CardioPharma to submit an NDA for CardiaPill

CardioPharma is beginning the final funding phase before submitting an NDA for CardiaPill, the world's first patented triple-combination cardiovascular polypill. "The recent news from Kaiser Permanente reinforces that in this cost containment and efficacy oriented healthcare environment, CardiaPill is in the right place at the right time," stated Don Sellers, CardioPharma's Chairman and CEO. "After our recent meeting with the FDA we believe the CardiaPill NDA can be submitted within twelve months following our final round of funding."

"The recently released results of the Kaiser Permanente ALL (aspirin, lisinopril, lovastatin) initiative provide clinical and economic insight into the significant need for effective, low-cost combination cardiovascular products," noted Dr. Carlos Ferrario, Professor of Hypertension and Vascular Diseases at Wake Forest University, an advisor to CardioPharma and other cardiovascular interest groups. "What was even more remarkable," Dr. Ferrario added," is that this study showed positive results in two years, where prior studies viewing agents separately took five years to reach consistently positive results." He added, "This data shows that placing this combination of aspirin, ACE-I or ARB, and Statin in one pill is an idea whose time has arrived, especially given these outcomes."

CardioPharma's own 170,000+ patient data base mirrors the results published by Kaiser Permanente. "We're also delighted with the positive support and guidance of such organizations as the FDA and WHO which recognize the potential of what CardioPharma is doing," added Sellers.

Dr. Frank Snyder, CardioPharma's Chief Medical Officer, noted, "When CardiaPill is approved by the FDA, the implications for global cardiovascular healthcare will be staggering. There is a well recognized unmet need for a cardiovascular product that both simplifies and enhances compliance." Dr. Daniel Gregory, CardioPharma's COO, added, "CardiaPill is a product which is less expensive for everyone - fewer co-pays, one dispensing fee, less paperwork and ultimately reduced hospitalization."
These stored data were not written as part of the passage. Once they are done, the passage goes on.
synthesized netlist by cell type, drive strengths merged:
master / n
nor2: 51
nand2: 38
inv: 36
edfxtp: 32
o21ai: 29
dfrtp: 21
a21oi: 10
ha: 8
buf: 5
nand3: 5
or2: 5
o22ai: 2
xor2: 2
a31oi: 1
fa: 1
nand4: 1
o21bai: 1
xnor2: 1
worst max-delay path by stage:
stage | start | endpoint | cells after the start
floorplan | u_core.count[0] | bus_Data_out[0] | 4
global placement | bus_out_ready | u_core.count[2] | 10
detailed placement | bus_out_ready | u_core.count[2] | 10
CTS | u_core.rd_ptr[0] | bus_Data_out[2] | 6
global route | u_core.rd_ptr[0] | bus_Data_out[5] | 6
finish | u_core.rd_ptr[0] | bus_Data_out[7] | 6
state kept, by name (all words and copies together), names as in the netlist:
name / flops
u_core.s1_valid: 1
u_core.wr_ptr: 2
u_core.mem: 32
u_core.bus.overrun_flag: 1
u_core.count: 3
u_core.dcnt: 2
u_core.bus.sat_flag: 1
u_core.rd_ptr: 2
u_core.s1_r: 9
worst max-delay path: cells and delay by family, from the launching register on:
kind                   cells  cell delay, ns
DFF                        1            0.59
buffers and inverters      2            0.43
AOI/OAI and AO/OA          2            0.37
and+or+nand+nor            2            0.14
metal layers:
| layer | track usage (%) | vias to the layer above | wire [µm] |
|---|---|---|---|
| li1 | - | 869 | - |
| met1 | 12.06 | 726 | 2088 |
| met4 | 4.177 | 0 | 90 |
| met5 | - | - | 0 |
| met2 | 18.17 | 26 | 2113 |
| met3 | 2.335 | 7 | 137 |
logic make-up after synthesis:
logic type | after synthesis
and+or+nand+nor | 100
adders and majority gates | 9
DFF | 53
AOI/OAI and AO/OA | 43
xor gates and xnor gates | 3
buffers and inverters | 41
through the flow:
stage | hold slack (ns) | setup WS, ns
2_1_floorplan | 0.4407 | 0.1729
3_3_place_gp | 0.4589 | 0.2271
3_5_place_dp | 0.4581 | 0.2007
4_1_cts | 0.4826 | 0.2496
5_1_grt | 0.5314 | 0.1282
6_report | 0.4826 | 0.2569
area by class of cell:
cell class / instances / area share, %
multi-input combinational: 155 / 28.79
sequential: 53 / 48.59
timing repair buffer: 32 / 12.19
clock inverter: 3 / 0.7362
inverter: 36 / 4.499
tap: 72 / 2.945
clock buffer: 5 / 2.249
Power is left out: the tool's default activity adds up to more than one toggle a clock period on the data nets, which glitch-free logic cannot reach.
[config.mk]
export PLATFORM = sky130hd
export DESIGN_NAME = safety_island_timer_unit
export DESIGN_NICKNAME = d
export VERILOG_FILES = /design/src/rtl/safety_island_timer_unit.sv
export SDC_FILE = /design/constraint.sdc
export NUM_CORES = 1
export LEC_CHECK = 0
export ABC_AREA = 1
export ABC_CLOCK_PERIOD_IN_PS = 5500
export CAP_MARGIN = 25
export CORE_MARGIN = 2
export CORE_UTILIZATION = 45
export CTS_CLUSTER_SIZE = 30
export DETAILED_ROUTE_END_ITERATION = 6
export PLACE_DENSITY = 0.7
export SLEW_MARGIN = 20
export SYNTH_ARGS = -nofsm -noshare
export SYNTH_HDL_FRONTEND = slang
export SYNTH_SLANG_ARGS = --single-unit
[constraint.sdc]
create_clock -name clk_i -period 5.5 [get_ports clk_i]
set_clock_uncertainty 0.2 [all_clocks]
set_input_delay 0.55 -clock clk_i [delete_from_list [all_inputs] [get_ports clk_i]]
set_output_delay 0.55 -clock clk_i [all_outputs]
set_load 0.005 [all_outputs]
===== config.mk =====
export PLATFORM = sky130hd
export DESIGN_NAME = mpu_table_writer
export DESIGN_NICKNAME = d
export VERILOG_FILES = /design/src/rtl/mpu_table_writer.sv
export SDC_FILE = /design/constraint.sdc
export NUM_CORES = 1
export LEC_CHECK = 0
export BUFFER_PORTS_ARGS = -buffer_cell sky130_fd_sc_hd__buf_4
export CAP_MARGIN = 10
export CORE_MARGIN = 2
export CORE_UTILIZATION = 33
export DETAILED_ROUTE_END_ITERATION = 8
export GPL_ROUTABILITY_DRIVEN = 0
export PLACE_DENSITY = 0.67
export SLEW_MARGIN = 40
export SYNTH_ARGS = -nofsm -noshare
export SYNTH_HDL_FRONTEND = slang
export SYNTH_SLANG_ARGS = --single-unit

===== constraint.sdc =====
create_clock -name clk -period 2.81 [get_ports clk]
set_clock_uncertainty 0.05 [all_clocks]
set_input_delay 0.1405 -clock clk [delete_from_list [all_inputs] [get_ports clk]]
set_output_delay 0.1405 -clock clk [all_outputs]
set_load 0.05 [all_outputs]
CardioPharma, while ahead in the US polypill race, is not alone in the competition to put a cardiovascular polypill into the market place. In Asia, Cipla and Dr. Reddy's have been trying for years and in Spain a group working with Ferrer Laboratories discussed clinical trials in Latin America in 2008. Since Wald and Law in the UK first noted the need for such products, researchers around the world have sought without success to develop a practical polypill.

The CardioPharma team accepted the global polypill development challenge several years ago and is the only group in the race that has the advantage of two issued Harvard patents. CardioPharma also has the advantage of working with a distinguished product development team which includes one of the patent authors. CardioPharma judiciously collected data on thousands of patients and built a regulatory strategy with the guidance of the FDA to enable the product to be registered first in the US and then to be registered and distributed globally.

According to Mr. Sellers, who has over 35-years experience in pharmaceutical management, "The road to success is challenging. We all can recognize the need for a combination drug that data now suggests can reduce cardiovascular events by more than 60%, but we also had to make CardiaPill profitable." CardioPharma continues to persevere, recognizing that even a small percentage of the two $20 Billion+ cardiovascular markets in the US and EU is enticing. Notes Mr. Sellers, "CardiaPill is positioned to be a better economic and medicinal choice for all concerned compared to buying the three individual component medicines. We are not building an expensive product, but rather a single, daily dose pill containing a group of gold standard proven generics with the added benefit of reducing issues with what many claim to be one of the biggest problems in medicine: compliance."